File: config.mk
export PLATFORM = sky130hd
export DESIGN_NAME = blackjack_hand_fsm_flat
export DESIGN_NICKNAME = d
export VERILOG_FILES = /design/src/rtl/blackjack_pkg.sv /design/src/rtl/blackjack_hand_fsm_if.sv /design/src/rtl/card_rank_decode.sv /design/src/rtl/blackjack_hand_fsm.sv /design/src/flat_wrapper.sv
export SDC_FILE = /design/constraint.sdc
export NUM_CORES = 1
export LEC_CHECK = 0
export CORE_MARGIN = 10
export CORE_UTILIZATION = 25
export DETAILED_ROUTE_END_ITERATION = 16
export GPL_ROUTABILITY_DRIVEN = 0
export SETUP_SLACK_MARGIN = 0.05
export SLEW_MARGIN = 10
export SYNTH_ARGS = -nofsm -noshare
export SYNTH_HDL_FRONTEND = slang
export SYNTH_SLANG_ARGS = --single-unit
File: constraint.sdc
create_clock -name clk -period 8 [get_ports clk]
set_clock_uncertainty 0.2 [all_clocks]
set_input_delay 1.6 -clock clk [delete_from_list [all_inputs] [get_ports clk]]
set_output_delay 1.6 -clock clk [all_outputs]
set_load 0.02 [all_outputs]
File: src/rtl/blackjack_pkg.sv
// Shared definitions for the blackjack round controller: state encoding,
// result codes, game constants and the soft-ace scoring helper.
package blackjack_pkg;

  localparam logic [3:0] ST_IDLE        = 4'd0;
  localparam logic [3:0] ST_DEAL_P1     = 4'd1;
  localparam logic [3:0] ST_DEAL_D1     = 4'd2;
  localparam logic [3:0] ST_DEAL_P2     = 4'd3;
  localparam logic [3:0] ST_DEAL_D2     = 4'd4;
  localparam logic [3:0] ST_PLAYER_TURN = 4'd5;
  localparam logic [3:0] ST_P_DRAW      = 4'd6;
  localparam logic [3:0] ST_DEALER_TURN = 4'd7;
  localparam logic [3:0] ST_D_DRAW      = 4'd8;
  localparam logic [3:0] ST_RESULT      = 4'd9;

  localparam logic [1:0] RES_NONE   = 2'b00;
  localparam logic [1:0] RES_PLAYER = 2'b01;
  localparam logic [1:0] RES_DEALER = 2'b10;
  localparam logic [1:0] RES_PUSH   = 2'b11;

  localparam int BUST_LIMIT = 21;
  localparam int DECK_SIZE  = 52;
  localparam int ACE_BONUS  = 10;

  // One ace may count as 11 whenever that does not push the hand past 21.
  function automatic logic [4:0] best_score(input logic [4:0] hard, input logic has_ace);
    if (has_ace && hard <= 5'(BUST_LIMIT - ACE_BONUS)) begin
      return hard + 5'(ACE_BONUS);
    end
    return hard;
  endfunction

endpackage

File: src/rtl/blackjack_hand_fsm_if.sv
// Control/score bundle between the game controller (slave) and whatever
// drives the buttons and LFSR value (master).
interface blackjack_hand_fsm_if #(
  parameter int RND_W   = 6,
  parameter int SCORE_W = 7
);
  logic [RND_W-1:0]   rnd;
  logic               deal;
  logic               hit;
  logic               stand;
  logic [SCORE_W-1:0] player_score;
  logic [SCORE_W-1:0] dealer_score;
  logic [1:0]         result;
  logic               busy;

  modport master (
    output rnd, deal, hit, stand,
    input  player_score, dealer_score, result, busy
  );

  modport slave (
    input  rnd, deal, hit, stand,
    output player_score, dealer_score, result, busy
  );
endinterface

File: src/rtl/card_rank_decode.sv
// Maps a random sample onto a card of the 52-card deck: range check, rank
// (ace = 1 .. king = 13) and blackjack points (face cards count 10).
module card_rank_decode
  import blackjack_pkg::*;
#(
  parameter int RND_W = 6
) (
  input  logic [RND_W-1:0] i_rnd,
  output logic             o_valid_range,
  output logic [3:0]       o_rank,
  output logic [3:0]       o_points
);
  logic [3:0] w_mod;

  assign w_mod         = 4'(i_rnd % RND_W'(13));
  assign o_valid_range = (i_rnd < RND_W'(DECK_SIZE));
  assign o_rank        = w_mod + 4'd1;
  assign o_points      = (o_rank > 4'd10) ? 4'd10 : o_rank;
endmodule

File: src/rtl/blackjack_hand_fsm.sv
// One round of blackjack: draws unique cards from the LFSR stream, scores
// both hands with soft-ace handling and reports the round outcome.
module blackjack_hand_fsm
  import blackjack_pkg::*;
#(
  parameter int RND_W        = 6,
  parameter int DEALER_STAND = 17,
  parameter int SCORE_W      = 7
) (
  input logic              clk,
  input logic              reset,
  blackjack_hand_fsm_if.slave bus
);
  localparam int SLOTS = 2 ** RND_W;

  logic [3:0]           r_state;
  logic [DECK_SIZE-1:0] r_used;
  logic [4:0]           r_p_hard;
  logic [4:0]           r_d_hard;
  logic [4:0]           r_d_up;
  logic                 r_p_ace;
  logic                 r_d_ace;
  logic                 r_show_full;
  logic [1:0]           r_result;

  logic                 w_valid_range;
  logic [3:0]           w_rank;
  logic [3:0]           w_points;
  logic [SLOTS-1:0]     w_used_ext;
  logic [DECK_SIZE-1:0] w_card_onehot;
  logic                 w_draw_state;
  logic                 w_to_player;
  logic                 w_accept;
  logic                 w_is_ace;
  logic [4:0]           w_p_hard_next;
  logic [4:0]           w_d_hard_next;
  logic [4:0]           w_p_best;
  logic [4:0]           w_d_best;
  logic [4:0]           w_p_best_next;
  logic [4:0]           w_up_best;
  logic [1:0]           w_outcome;

  card_rank_decode #(.RND_W(RND_W)) u_decode (
    .i_rnd         (bus.rnd),
    .o_valid_range (w_valid_range),
    .o_rank        (w_rank),
    .o_points      (w_points)
  );

  // Pad the used mask to the full sample space so any sample can index it.
  for (genvar gi = 0; gi < SLOTS; gi++) begin : g_slot
    if (gi < DECK_SIZE) begin : g_card
      assign w_used_ext[gi] = r_used[gi];
    end else begin : g_pad
      assign w_used_ext[gi] = 1'b0;
    end
  end

  for (genvar gi = 0; gi < DECK_SIZE; gi++) begin : g_onehot
    assign w_card_onehot[gi] = (bus.rnd == RND_W'(gi));
  end

  assign w_draw_state = r_state inside {ST_DEAL_P1, ST_DEAL_D1, ST_DEAL_P2,
                                        ST_DEAL_D2, ST_P_DRAW, ST_D_DRAW};
  assign w_to_player  = r_state inside {ST_DEAL_P1, ST_DEAL_P2, ST_P_DRAW};
  assign w_accept     = w_draw_state && w_valid_range && !w_used_ext[bus.rnd];
  assign w_is_ace     = (w_rank == 4'd1);

  assign w_p_hard_next = r_p_hard + {1'b0, w_points};
  assign w_d_hard_next = r_d_hard + {1'b0, w_points};
  assign w_p_best      = best_score(r_p_hard, r_p_ace);
  assign w_d_best      = best_score(r_d_hard, r_d_ace);
  assign w_p_best_next = best_score(w_p_hard_next, r_p_ace | w_is_ace);
  assign w_up_best     = best_score({1'b0, w_points}, w_is_ace);

  always_comb begin
    w_outcome = RES_PUSH;
    if (w_d_best > 5'(BUST_LIMIT) || w_p_best > w_d_best) begin
      w_outcome = RES_PLAYER;
    end else if (w_p_best < w_d_best) begin
      w_outcome = RES_DEALER;
    end
  end

  always_ff @(posedge clk) begin
    if (reset) begin
      r_state     <= ST_IDLE;
      r_used      <= '0;
      r_p_hard    <= '0;
      r_p_ace     <= 1'b0;
      r_d_hard    <= '0;
      r_d_ace     <= 1'b0;
      r_d_up      <= '0;
      r_show_full <= 1'b0;
      r_result    <= RES_NONE;
    end else begin
      // Accepted cards land on whichever hand the current draw state serves.
      if (w_accept) begin
        r_used <= r_used | w_card_onehot;
        if (w_to_player) begin
          r_p_hard <= w_p_hard_next;
          r_p_ace  <= r_p_ace | w_is_ace;
        end else begin
          r_d_hard <= w_d_hard_next;
          r_d_ace  <= r_d_ace | w_is_ace;
        end
      end

      case (r_state)
        ST_IDLE, ST_RESULT: begin
          if (bus.deal) begin
            r_used      <= '0;
            r_p_hard    <= '0;
            r_p_ace     <= 1'b0;
            r_d_hard    <= '0;
            r_d_ace     <= 1'b0;
            r_d_up      <= '0;
            r_show_full <= 1'b0;
            r_result    <= RES_NONE;
            r_state     <= ST_DEAL_P1;
          end
        end
        ST_DEAL_P1: if (w_accept) r_state <= ST_DEAL_D1;
        ST_DEAL_D1: begin
          if (w_accept) begin
            r_d_up  <= w_up_best;
            r_state <= ST_DEAL_P2;
          end
        end
        ST_DEAL_P2: if (w_accept) r_state <= ST_DEAL_D2;
        ST_DEAL_D2: if (w_accept) r_state <= ST_PLAYER_TURN;
        ST_PLAYER_TURN: begin
          if (bus.hit) begin
            r_state <= ST_P_DRAW;
          end else if (bus.stand) begin
            r_show_full <= 1'b1;
            r_state     <= ST_DEALER_TURN;
          end
        end
        ST_P_DRAW: begin
          if (w_accept) begin
            if (w_p_best_next > 5'(BUST_LIMIT)) begin
              r_result <= RES_DEALER;
              r_state  <= ST_RESULT;
            end else begin
              r_state <= ST_PLAYER_TURN;
            end
          end
        end
        ST_DEALER_TURN: begin
          if (w_d_best < 5'(DEALER_STAND)) begin
            r_state <= ST_D_DRAW;
          end else begin
            r_result <= w_outcome;
            r_state  <= ST_RESULT;
          end
        end
        ST_D_DRAW: if (w_accept) r_state <= ST_DEALER_TURN;
        default: r_state <= ST_IDLE;
      endcase
    end
  end

  assign bus.player_score = SCORE_W'(w_p_best);
  assign bus.dealer_score = SCORE_W'(r_show_full ? w_d_best : r_d_up);
  assign bus.result       = r_result;
  assign bus.busy         = w_draw_state || (r_state == ST_DEALER_TURN);
endmodule

File: src/flat_wrapper.sv
// flat-port wrapper written by rule: the top's interface ports become plain ports
module blackjack_hand_fsm_flat import blackjack_pkg::*;
#(
  parameter int RND_W        = 6,
  parameter int DEALER_STAND = 17,
  parameter int SCORE_W      = 7
)
  (clk, reset, bus_rnd, bus_deal, bus_hit, bus_stand, bus_player_score, bus_dealer_score, bus_result, bus_busy);
  blackjack_hand_fsm_if #(.RND_W(RND_W), .SCORE_W(SCORE_W)) bus_i ();
  input logic clk;
  input logic reset;
  input wire logic [$bits(bus_i.rnd)-1:0] bus_rnd;
  input wire logic [$bits(bus_i.deal)-1:0] bus_deal;
  input wire logic [$bits(bus_i.hit)-1:0] bus_hit;
  input wire logic [$bits(bus_i.stand)-1:0] bus_stand;
  output wire logic [$bits(bus_i.player_score)-1:0] bus_player_score;
  output wire logic [$bits(bus_i.dealer_score)-1:0] bus_dealer_score;
  output wire logic [$bits(bus_i.result)-1:0] bus_result;
  output wire logic [$bits(bus_i.busy)-1:0] bus_busy;
  assign bus_i.rnd = bus_rnd;
  assign bus_i.deal = bus_deal;
  assign bus_i.hit = bus_hit;
  assign bus_i.stand = bus_stand;
  assign bus_player_score = bus_i.player_score;
  assign bus_dealer_score = bus_i.dealer_score;
  assign bus_result = bus_i.result;
  assign bus_busy = bus_i.busy;
  blackjack_hand_fsm #(.RND_W(RND_W), .DEALER_STAND(DEALER_STAND), .SCORE_W(SCORE_W)) u_core (.clk(clk), .reset(reset), .bus(bus_i));
endmodule
**Yosys cells after proc, flatten, opt, wreduce, memory -nomap -nowiden**

Index checks and enable logic that the tools add are counted.

- Register bits: 76
- Input port bits: 11
- Output and inout bits: 17
- Logic and storage cells: 187

- $add $sub $neg: 7
- Div/mod/pow operators: 1
- Magnitude comparators: 12
- Eq/ne operators: 73
- Multiplexer cells: 61
- Bitwise gates (word level): 3
- Reductions and logical operators: 21

Operators with widths:

| operator | count |
|---|---|
| 52-bit 2-to-1 mux | 3 |
| 6-bit equality test (second input constant) | 20 |
| 6-bit by 5-bit equality test with 1-bit output (second input constant) | 16 |
| 5-bit 2-to-1 mux | 19 |
| 52-bit OR | 1 |
| 6-bit by 4-bit equality test with 1-bit output (second input constant) | 8 |
| 4-bit 2-to-1 mux | 11 |
| 4-bit one-hot mux with 9 select lines | 1 |
| 6-bit by 3-bit equality test with 1-bit output (second input constant) | 4 |
| 1-bit 2-to-1 mux | 18 |
| 4-bit by 3-bit equality test with 1-bit output (second input constant) | 4 |
| 5-bit by 4-bit adder with 5-bit output (second input constant) | 3 |
| 5-bit by 4-bit <= comparator with 1-bit output (second input constant) | 3 |
| 6-bit by 2-bit equality test with 1-bit output (second input constant) | 2 |
| 2-bit by 1-bit inequality test with 1-bit output (second input constant) | 6 |
| 5-bit by 4-bit adder with 5-bit output | 2 |
| 5-bit greater-than comparator (second input constant) | 2 |
| 2-bit 2-to-1 mux | 5 |
| 2-bit inequality test (second input constant) | 5 |
| 5-bit one-hot mux with 2 select lines | 1 |
| 4-bit by 1-bit equality test with 1-bit output (second input constant) | 2 |
| 4-bit by 2-bit equality test with 1-bit output (second input constant) | 2 |
| 4-bit equality test (second input constant) | 2 |
| 8-bit AND reduction | 1 |
| 28 further kinds | 37 |

**Depth between registers and ports, before layout**

Gate-level depths: netlist (run 1).

- Depth in word-level cells: 13
- Gate-level depth with buffers: 31
- Gate-level depth less buffers: 30

**Modules after synthesis**

Synthesis (run 1) repeated with hierarchy kept, for this count alone.

- Cell total of the unflattened synthesis: 604
- Area, all modules: 5018.6 sq um

By module, submodules not included:

| module | instances | cells each | area an instance (sq um) | sequential area each (sq um) |
|---|---|---|---|---|
| blackjack_hand_fsm | 1 | 527 | 4420.5 | 1521.5 |
| card_rank_decode | 1 | 77 | 598.1 | 0.0 |

**Least setup slack after synthesis (run 1)**

Ideal clock, no wire load.

- Kind: in2reg
- Start: input bus_rnd[5]
- End: register u_core.r_result[1] (netlist: u_core.bus.result[1])
- Library setup time: 0.095 ns
- Arrival time: 7.399 ns
- Data required time: 7.705 ns
- Setup slack: 0.306 ns
- Stages: 31
- Buffers on the path: 1
- Path through: buf_2 > nand2_1 > nor2_1 > a21oi_1 > ha_1 > nor4bb_1 > a211oi_1 > a311o_1 > ha_1 > nor2b_1 > o31ai_1 > mux2_2 > inv_1 > ha_1 > xnor2_1 > o21ai_0 > a21oi_1 > ha_1 > inv_1 > fa_1 > xnor2_1 > inv_1 > ha_1 > a21oi_1 > o22a_1 > o211a_1 > nand2_1 > o41ai_1 > a211oi_1 > nand2b_1 > a221oi_1

- Word-level cells in the longest chain between the ends: 12
- Elaborated cells on any way between the ends: 23
- Those cells by class: 3 x add/sub; 1 x div; 4 x order compare; 3 x eq/ne; 6 x mux; 1 x bitwise; 5 x reduce/logical

Ends and longest elaborated chain:

| element | line | RTL |
|---|---|---|
| from (decl) | flat_wrapper.sv:12 | `input wire logic [$bits(bus_i.rnd)-1:0] bus_rnd;` |
| 6-bit by 4-bit remainder unit with 6-bit output | card_rank_decode.sv:15 | `assign w_mod = 4'(i_rnd % RND_W'(13));` |
| 4-bit by 1-bit adder with 4-bit output | card_rank_decode.sv:17 | `assign o_rank = w_mod + 4'd1;` |
| 4-bit greater-than comparator | card_rank_decode.sv:18 | `assign o_points = (o_rank > 4'd10) ? 4'd10 : o_rank;` |
| 4-bit 2-to-1 mux | card_rank_decode.sv:18 |  |
| 5-bit by 4-bit adder with 5-bit output | blackjack_hand_fsm.sv:69 | `assign w_p_hard_next = r_p_hard + {1'b0, w_points};` |
| 5-bit by 4-bit <= comparator with 1-bit output | blackjack_pkg.sv:27 | `if (has_ace && hard <= 5'(BUST_LIMIT - ACE_BONUS)) begin` |
| 1-bit logical AND | blackjack_pkg.sv:27 |  |
| 1-bit 2-to-1 mux | blackjack_pkg.sv:27 |  |
| 5-bit 2-to-1 mux | blackjack_pkg.sv:30 | `return hard;` |
| 5-bit greater-than comparator | blackjack_hand_fsm.sv:142 | `if (w_p_best_next > 5'(BUST_LIMIT)) begin` |
| 2-bit inequality test (no line) | n/a |  |
| 5-bit AND reduction (no line) * | n/a |  |
| to (signal assigned) | blackjack_hand_fsm.sv:154 | `r_result <= w_outcome;` |
| to (decl) | blackjack_hand_fsm.sv:24 | `logic [1:0] r_result;` |

Every way passes the cells marked *; elsewhere a longest branch is shown, timed or not. The select of a mux whose other input is x is not followed.
A chain may end at the register's enable or synchronous reset.

**Worst setup path in the final report (run 1)**

Ends and elaborated chain as after synthesis.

_DIRECTIONS FOR THIS TASK:_ Would you copy out exactly the lines above that start at the one containing "export NUM_CORES = 1" and end at the one containing "export SYNTH_ARGS = -nofsm -noshare", inclusive?

_PROBLEM SOLUTION:_
export NUM_CORES = 1
export LEC_CHECK = 0
export CORE_MARGIN = 10
export CORE_UTILIZATION = 25
export DETAILED_ROUTE_END_ITERATION = 16
export GPL_ROUTABILITY_DRIVEN = 0
export SETUP_SLACK_MARGIN = 0.05
export SLEW_MARGIN = 10
export SYNTH_ARGS = -nofsm -noshare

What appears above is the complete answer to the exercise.